A nuclear reactor itself is the heart of a nuclear power plant, much like a car has combustion chambers inside of its engine, which includes many more components for the purpose of getting someone from point A to point B.
A nuclear reactor is much like a chemical reactor except it is a vessel where atomic nuclei are broken apart and formed. When nuclei are broken, the reaction is called fission, and when nuclei are formed, the reaction is called fusion. Like chemical reactions, nuclear reactions can be exothermic (net energy generators) or endothermic (net energy consumers) and like chemical reactions, nuclear reactions can chain react.
Function Of Nuclear Reactor-
The sole function of a nuclear reactor is to channel and shepherd the nuclear reaction going on inside it. It does this via control of temperature (like in a chemical reactor), control of radiation (via absorption or generation of the radiation), and control of leakage (via physical reflectors or sometimes electric/magnetic fields)
Nuclear reactors are found in many sectors of industry from the electric power industry to medicine to high energy physics research as they offer the ability to change chemical elements into other chemical elements. This is called transmutation, and it is essentially doing reactions that the alchemists of old wanted to do (turning lead into gold) except for elements with industrial applications.
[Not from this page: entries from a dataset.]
Source: an optimization exercise on an open RTL-to-GDS flow (aim: small area, a short achievable clock period and few clock cycles). Production flows keep margins and buffers that such runs may drop.
The RTL was checked by simulation tests, not by an equivalence proof against the original design.
Power is estimated from default activity; no workload was simulated.

==> design.v <==
module MyDesign (
  input   wire dut_run                    , 
  output  reg dut_busy                   ,
  input   wire reset_b                    ,  
  input   wire clk                        ,
  output reg        input_sram_write_enable    ,
  output wire [11:0] input_sram_write_addresss  ,
  output wire [15:0] input_sram_write_data      ,
  output reg [11:0] input_sram_read_address    ,
  input wire [15:0] input_sram_read_data       ,
  output reg        output_sram_write_enable    ,
  output reg [11:0] output_sram_write_addresss  ,
  output reg [15:0] output_sram_write_data      ,
  output reg [11:0] output_sram_read_address    ,
  input wire [15:0] output_sram_read_data       ,
  output wire        scratchpad_sram_write_enable    ,
  output wire [11:0] scratchpad_sram_write_addresss  ,
  output wire [15:0] scratchpad_sram_write_data      ,
  output wire [11:0] scratchpad_sram_read_address    ,
  input wire [15:0] scratchpad_sram_read_data       ,
  output reg        weights_sram_write_enable    ,
  output wire [11:0] weights_sram_write_addresss  ,
  output wire [15:0] weights_sram_write_data      ,
  output reg [11:0] weights_sram_read_address    ,
  input wire [15:0] weights_sram_read_data       
);
  assign input_sram_write_addresss = 12'd0;
  assign input_sram_write_data = 16'd0;
  assign weights_sram_write_addresss = 12'd0;
  assign weights_sram_write_data = 16'd0;
  assign scratchpad_sram_write_enable = 1'b0;
  assign scratchpad_sram_write_addresss = 12'd0;
  assign scratchpad_sram_write_data = 16'd0;
  assign scratchpad_sram_read_address = 12'd0;
  localparam s0 = 4'b0000;	 
  localparam s1 = 4'b0001;	 
  localparam s2 = 4'b0010;	 
  localparam s3 = 4'b0011;	 
  localparam s4 = 4'b0100;	 
  localparam s5 = 4'b0101;	 
  localparam s6 = 4'b0110;	 
  localparam s7 = 4'b0111;	 
  localparam s8 = 4'b1000;	 
  localparam s9 = 4'b1001;	 
  localparam s10 = 4'b1010;	 
  localparam s11 = 4'b1011;	 
  localparam s12 = 4'b1100;	 
  localparam s13 = 4'b1101;	 
  localparam s14 = 4'b1110;	 
  localparam s15 = 4'b1111;	 
  localparam s16 = 5'b10000; 
  localparam s17 = 5'b10001; 
  localparam s18 = 5'b10010; 
  localparam s19 = 5'b10011; 
  localparam s20 = 5'b10100; 
  localparam s21 = 5'b10101; 
  localparam s22 = 5'b10110; 
  localparam s23 = 5'b10111; 
  localparam s24 = 5'b11000; 
  localparam s25 = 5'b11001; 
  localparam s26 = 5'b11010; 
  reg [4:0] current_state;
  reg [4:0] next_state;
  reg [6:0] Nvalue;
  reg [15:0] NvalueAddress;
  reg [6:0] NvalueCounter;
  reg [5:0] CurrentRowCounter;
  reg [5:0] CurrentColumnCounter;
  reg OutputSramSlotFlag;
  reg OutputSramSlotControl;
  reg [2:0] InputReadAddressel;
  reg [1:0] WeightReadAddressSel;
  reg [1:0] OutputReadAddressSel;
  reg [15:0] NextInputData;
  reg signed [7:0] W1,W2,W3,W4,W5,W6,W7,W8,W9;
  reg signed [7:0] R1a,R1b,R2a,R2b,R3a,R3b,R4a,R4b,R5a,R5b,R6a,R6b,R7a,R7b,R8a,R8b;  
  reg signed [19:0] MAC1,MAC2,MAC3,MAC4;
  reg signed [7:0] ResMAC12,ResMAC34,MaxPoolResult;
 always@(posedge clk)
  begin
	if (InputReadAddressel == 3'b000)
		input_sram_read_address <= 0;
	else if (InputReadAddressel == 3'b001)
		input_sram_read_address <= input_sram_read_address +1;
	else if (InputReadAddressel == 3'b010)
		input_sram_read_address <= input_sram_read_address ;
	else if (InputReadAddressel == 3'b011)
		input_sram_read_address <=(NvalueAddress+1)+((Nvalue>>1) * (2*CurrentRowCounter)) + CurrentColumnCounter;			 
	else if (InputReadAddressel == 3'b100)
		input_sram_read_address <= (NvalueAddress+1)+((Nvalue>>1) * ((2*CurrentRowCounter)+1)) + CurrentColumnCounter;		 
	else if (InputReadAddressel == 3'b101)
		input_sram_read_address <= (NvalueAddress+1)+((Nvalue>>1) * ((2*CurrentRowCounter)+2)) + CurrentColumnCounter;		 
	else if (InputReadAddressel == 3'b110)
		input_sram_read_address <= (NvalueAddress+1)+((Nvalue>>1) * ((2*CurrentRowCounter)+3)) + CurrentColumnCounter;		 
	else if (InputReadAddressel == 3'b111)
		input_sram_read_address <= NvalueAddress;
	if (OutputReadAddressSel == 2'b00)
		output_sram_read_address <= 0;
	else if (OutputReadAddressSel == 2'b01)
		output_sram_read_address <= output_sram_read_address +1;
	else if (OutputReadAddressSel == 2'b10)
		output_sram_read_address <= output_sram_read_address;
	if (WeightReadAddressSel == 2'b00)
		weights_sram_read_address <= 0 ;
	else if (WeightReadAddressSel == 2'b01)
		weights_sram_read_address <= weights_sram_read_address +1;
	else if (WeightReadAddressSel == 2'b10)
		weights_sram_read_address <= weights_sram_read_address;
  end
  always@(posedge clk)
  begin
  if (reset_b)
  current_state <= next_state;
  else
  current_state <= s0;
  end
  always @ (*)
  begin
  casex (current_state)
  s0:
	begin 
		InputReadAddressel = 3'b000;
		OutputReadAddressSel = 2'b00;
		WeightReadAddressSel = 2'b00;
		OutputSramSlotControl = 0;
		if (dut_run == 1'b1)
			next_state = s1;
		else
			next_state = s0;
	end
  s1: 
	begin
		InputReadAddressel = 3'b011;
		OutputReadAddressSel = 2'b10;
		WeightReadAddressSel = 2'b01;
		OutputSramSlotControl = 0;
		next_state = s2;
	end
  s2: 
	begin
		InputReadAddressel = 3'b001;
		OutputReadAddressSel = 2'b10;
		WeightReadAddressSel = 2'b01;
		OutputSramSlotControl = 0;
		next_state = s3;
	end
  s3: 
	begin
		InputReadAddressel = 3'b100;
		OutputReadAddressSel = 2'b10;
		WeightReadAddressSel = 2'b01;
		OutputSramSlotControl = 0;
		next_state = s4;
	end 
  s4: 
	begin
		InputReadAddressel = 3'b001;
		OutputReadAddressSel = 2'b10;
		WeightReadAddressSel = 2'b01;
		OutputSramSlotControl = 0;
		next_state = s5;
	end 	
  s5: 
	begin
		InputReadAddressel = 3'b101;
		OutputReadAddressSel = 2'b10;
		WeightReadAddressSel = 2'b00;
		OutputSramSlotControl = 0;
		next_state = s6;
	end
  s6: 
	begin
		InputReadAddressel = 3'b001;
		OutputReadAddressSel = 2'b10;
		WeightReadAddressSel = 2'b00;
		OutputSramSlotControl = 0;
		next_state = s7;
	end
  s7: 
	begin
		InputReadAddressel = 3'b110;
		OutputReadAddressSel = 2'b10;
		WeightReadAddressSel = 2'b00;
		OutputSramSlotControl = 0;
		next_state = s8;
	end
  s8: 
	begin
		InputReadAddressel = 3'b001;
		OutputReadAddressSel = 2'b10;
		WeightReadAddressSel = 2'b00;
		OutputSramSlotControl = 0;
		next_state = s9;
	end
  s9: 
	begin
		InputReadAddressel = 3'b001;
		OutputReadAddressSel = 2'b10;
		WeightReadAddressSel = 2'b00;
		OutputSramSlotControl = 0;
		next_state = s10;
	end
  s10: 
	begin
		InputReadAddressel = 3'b010;
		OutputReadAddressSel = 2'b10;
		WeightReadAddressSel = 2'b00;
		OutputSramSlotControl = 0;
		next_state = s11;
	end
  s11: 
	begin
		InputReadAddressel = 3'b010;
		OutputReadAddressSel = 2'b10;
		WeightReadAddressSel = 2'b00;
		OutputSramSlotControl = 0;
		next_state = s12;
	end
  s12: 
	begin
		InputReadAddressel = 3'b010;
		OutputReadAddressSel = 2'b10;
		WeightReadAddressSel = 2'b00;
		OutputSramSlotControl = 0;
		next_state = s13;
	end
  s13: 
	begin
		InputReadAddressel = 3'b010;
		OutputReadAddressSel = 2'b10;
		WeightReadAddressSel = 2'b00;
		OutputSramSlotControl = 0;
		if (OutputSramSlotFlag == 1)
		begin
			if ((~((CurrentColumnCounter == 0) & (CurrentRowCounter == 0))) || (~(NvalueAddress == 0)))
			begin
				OutputReadAddressSel = 2'b01;
			end
		end
		next_state = s14;
	end
  s14: 
	begin
		InputReadAddressel = 3'b010;
		OutputReadAddressSel = 2'b10;
		WeightReadAddressSel = 2'b00;
		OutputSramSlotControl = 0;
		next_state = s15;
	end
	s15:
	begin
		InputReadAddressel = 3'b010;
		OutputReadAddressSel = 2'b10;
		WeightReadAddressSel = 2'b10;
		OutputSramSlotControl = 0;
		next_state = s16;
	end
  s16:
	begin
		InputReadAddressel = 3'b010;
		OutputReadAddressSel = 2'b10;
		WeightReadAddressSel = 2'b10;
		OutputSramSlotControl = 0;
		next_state = s17;
	end
 s17:
	begin
		InputReadAddressel = 3'b010;
		OutputReadAddressSel = 2'b10;
		WeightReadAddressSel = 2'b10;
		OutputSramSlotControl = 0;
		if (NextInputData == 16'hFFFF)
			next_state = s0;
		else
			next_state = s18;
	end
  s18:
	begin
		InputReadAddressel = 3'b010;
		OutputReadAddressSel = 2'b10;
		WeightReadAddressSel = 2'b10;
		OutputSramSlotControl = 0;
		if (~((CurrentColumnCounter == 0) & (CurrentRowCounter == 0)))
		begin
			InputReadAddressel = 3'b111;
		end
		else
			OutputSramSlotControl = 1;		
		next_state = s1;
	end
	default:
	begin
		InputReadAddressel = 3'b000;
		OutputReadAddressSel = 2'b00;
		WeightReadAddressSel = 2'b00;
		OutputSramSlotControl = 0;
		next_state = s0;
	end
	endcase
end	
always@ (posedge clk)
begin
	if (current_state == s0)
	begin
		dut_busy <= 0;
		MAC1 <=0;
		MAC2 <= 0;
		MAC3 <= 0;
		MAC4 <= 0;
		ResMAC12 =0;
		ResMAC34 =0;
		MaxPoolResult = 0;
		NextInputData <= 0;
		CurrentRowCounter = 0;
		CurrentColumnCounter = 0;
		input_sram_write_enable <= 1'b0;
		weights_sram_write_enable <= 1'b0;
		output_sram_write_enable <=1'b0;
		OutputSramSlotFlag <= 1;
		NvalueAddress <= input_sram_read_address;
		Nvalue <= input_sram_read_data[6:0];
		NvalueCounter <= (input_sram_read_data[6:0] - 2) >> 1;
	end
	else if (current_state == s1)
	begin
		dut_busy <= 1;
		output_sram_write_enable <=0;
	end
	else if (current_state == s2)
	begin
		W1 <= weights_sram_read_data[15:8];
		W2 <= weights_sram_read_data[7:0];
	end
	else if (current_state == s3)
	begin
		W3 <= weights_sram_read_data[15:8];
		W4 <= weights_sram_read_data[7:0];
		R1a <= input_sram_read_data[15:8];
		R1b <= input_sram_read_data[7:0];
	end
	else if (current_state == s4)
	begin
		W5 <= weights_sram_read_data[15:8];
		W6 <= weights_sram_read_data[7:0];
		R2a <= input_sram_read_data[15:8];
		R2b <= input_sram_read_data[7:0];	
		MAC1 <= (R1a * W1) + MAC1;
		MAC2 <= (R1b * W1) + MAC2;
	end
	else if (current_state == s5)
	begin
		W7 <= weights_sram_read_data[15:8];
		W8 <= weights_sram_read_data[7:0];
		R3a <= input_sram_read_data[15:8];
		R3b <= input_sram_read_data[7:0];
		MAC1 <= (R1b * W2) + MAC1;
		MAC2 <= (R2a * W2) + MAC2;
	end
	else if (current_state == s6)
	begin
		W9 <= weights_sram_read_data[15:8];
		R4a <= input_sram_read_data[15:8];
		R4b <= input_sram_read_data[7:0];
		MAC1 <= (R2a * W3) + MAC1;
		MAC2 <= (R2b * W3) + MAC2;	
		MAC3 <= (R3a * W1)+ MAC3;
		MAC4 <= (R3b * W1)+ MAC4;
	end
	else if (current_state == s7)
	begin
		R5a <= input_sram_read_data[15:8];
		R5b <= input_sram_read_data[7:0];
		MAC1 <= (R3a * W4)+ MAC1;
		MAC2 <= (R3b * W4)+ MAC2;
		MAC3 <= (R3b * W2) + MAC3;	
		MAC4 <= (R4a * W2)+ MAC4;
	end
	else if (current_state == s8)
	begin
		R6a <= input_sram_read_data[15:8];
		R6b <= input_sram_read_data[7:0];
		MAC1 <= (R3b * W5) + MAC1;
		MAC2 <= (R4a * W5)+ MAC2;
		MAC3 <= (R4a * W3)+ MAC3;
		MAC4 <= (R4b * W3) + MAC4;
	end
	else if (current_state == s9)
	begin
		R7a <= input_sram_read_data[15:8];
		R7b <= input_sram_read_data[7:0];
		MAC1 <= (R4a * W6)+ MAC1;
		MAC2 <= (R4b * W6) + MAC2;
		MAC3 <= (R5a * W4)+ MAC3;
		MAC4 <= (R5b * W4)+ MAC4;
	end
	else if (current_state == s10)
	begin
		R8a <= input_sram_read_data[15:8];
		R8b <= input_sram_read_data[7:0];
		MAC1 <= (R5a * W7)+ MAC1;
		MAC2 <= (R5b * W7)+ MAC2;
		MAC3 <= (R5b * W5) + MAC3;
		MAC4 <= (R6a * W5)+ MAC4;	
	end
	else if (current_state == s11)
	begin
		NextInputData <= input_sram_read_data;
		MAC1 <= (R5b * W8) + MAC1;
		MAC2 <= (R6a * W8)+ MAC2;
		MAC3 <= (R6a * W6)+ MAC3;
		MAC4 <= (R6b * W6) + MAC4;
	end
	else if (current_state == s12)
	begin
		MAC1 <= (R6a * W9)+ MAC1;
		MAC2 <= (R6b * W9) + MAC2;
		MAC3 <= (R7a * W7)+ MAC3;
		MAC4 <= (R7b * W7)+ MAC4;		
	end
	else if (current_state == s13)		 
	begin
		if (MAC1[19] == 1)
			MAC1 <= 1'b0;
		else if (MAC1 > 7'b1111111)
			MAC1 <= 7'b1111111;
		if (MAC2[19] == 1)
			MAC2 <= 1'b0;
		else if (MAC2 > 7'b1111111)
			MAC2 <= 7'b1111111;
		MAC3 <= (R7b * W8)+ MAC3;
		MAC4 <= (R8a * W8)+ MAC4;
	end
	else if (current_state == s14)
	begin
		MAC3 <= (R8a * W9)+ MAC3;
		MAC4 <= (R8b * W9) + MAC4;	
	end
	else if (current_state == s15)		 
	begin
		if (MAC3[19] == 1)
			MAC3 <= 1'b0;
		else if (MAC3 > 7'b1111111)
			MAC3 <= 7'b1111111;
		if (MAC4[19] == 1)
			MAC4 <= 1'b0;
		else if (MAC4 > 7'b1111111)
			MAC4 <= 7'b1111111;
		output_sram_write_data <=output_sram_read_data;
		OutputSramSlotFlag <= ~OutputSramSlotFlag;
		CurrentColumnCounter = CurrentColumnCounter +1;		 
	end
	else if (current_state == s16)		 
	begin
		if (MAC1 > MAC2)
			ResMAC12 = MAC1[7:0];
		else
			ResMAC12 = MAC2[7:0];
		if (MAC3 > MAC4)
			ResMAC34 = MAC3[7:0];
		else
			ResMAC34 = MAC4[7:0];
		if (ResMAC12 > ResMAC34)
			MaxPoolResult = ResMAC12;
		else
			MaxPoolResult = ResMAC34;
		if (CurrentColumnCounter == NvalueCounter)			 
		begin
			CurrentRowCounter = CurrentRowCounter + 1;
			CurrentColumnCounter = 0;
		end
	end
	else if (current_state == s17)			 
	begin
		output_sram_write_addresss = output_sram_read_address;
		if (OutputSramSlotFlag)
			output_sram_write_data <= {output_sram_read_data[15:8],MaxPoolResult};
		else
			output_sram_write_data <= {MaxPoolResult,8'b00000000};
		output_sram_write_enable <=1;
		MAC1 <=0;
		MAC2 <= 0;
		MAC3 <= 0;
		MAC4 <= 0;
		ResMAC12 =0;
		ResMAC34 =0;
		MaxPoolResult = 0;	
		if (CurrentRowCounter == NvalueCounter)		 
		begin
			CurrentRowCounter = 0;
			CurrentColumnCounter =0;	
			NvalueAddress <= input_sram_read_address;
			Nvalue <= input_sram_read_data[6:0];
			NvalueCounter <= (input_sram_read_data[6:0] - 2) >> 1;
		end				
	end
	else if (current_state == s18)
	begin
		if (OutputSramSlotControl)
			OutputSramSlotFlag <=1;
	end
end
endmodule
We currently use nuclear fission reactors for power as those are the reactions that we can safely control. Humanity is working on making nuclear fusion power reactors so that we won’t have to deal with long-lived radioactive elements, however, as of yet, this hasn’t been achieved yet. However, both nuclear fission and fusion are routinely used to produce needed elements in medical labs, doctor’s offices, oil/gas drilling rigs, and spacecraft as means of producing radiation for imaging inside solid objects.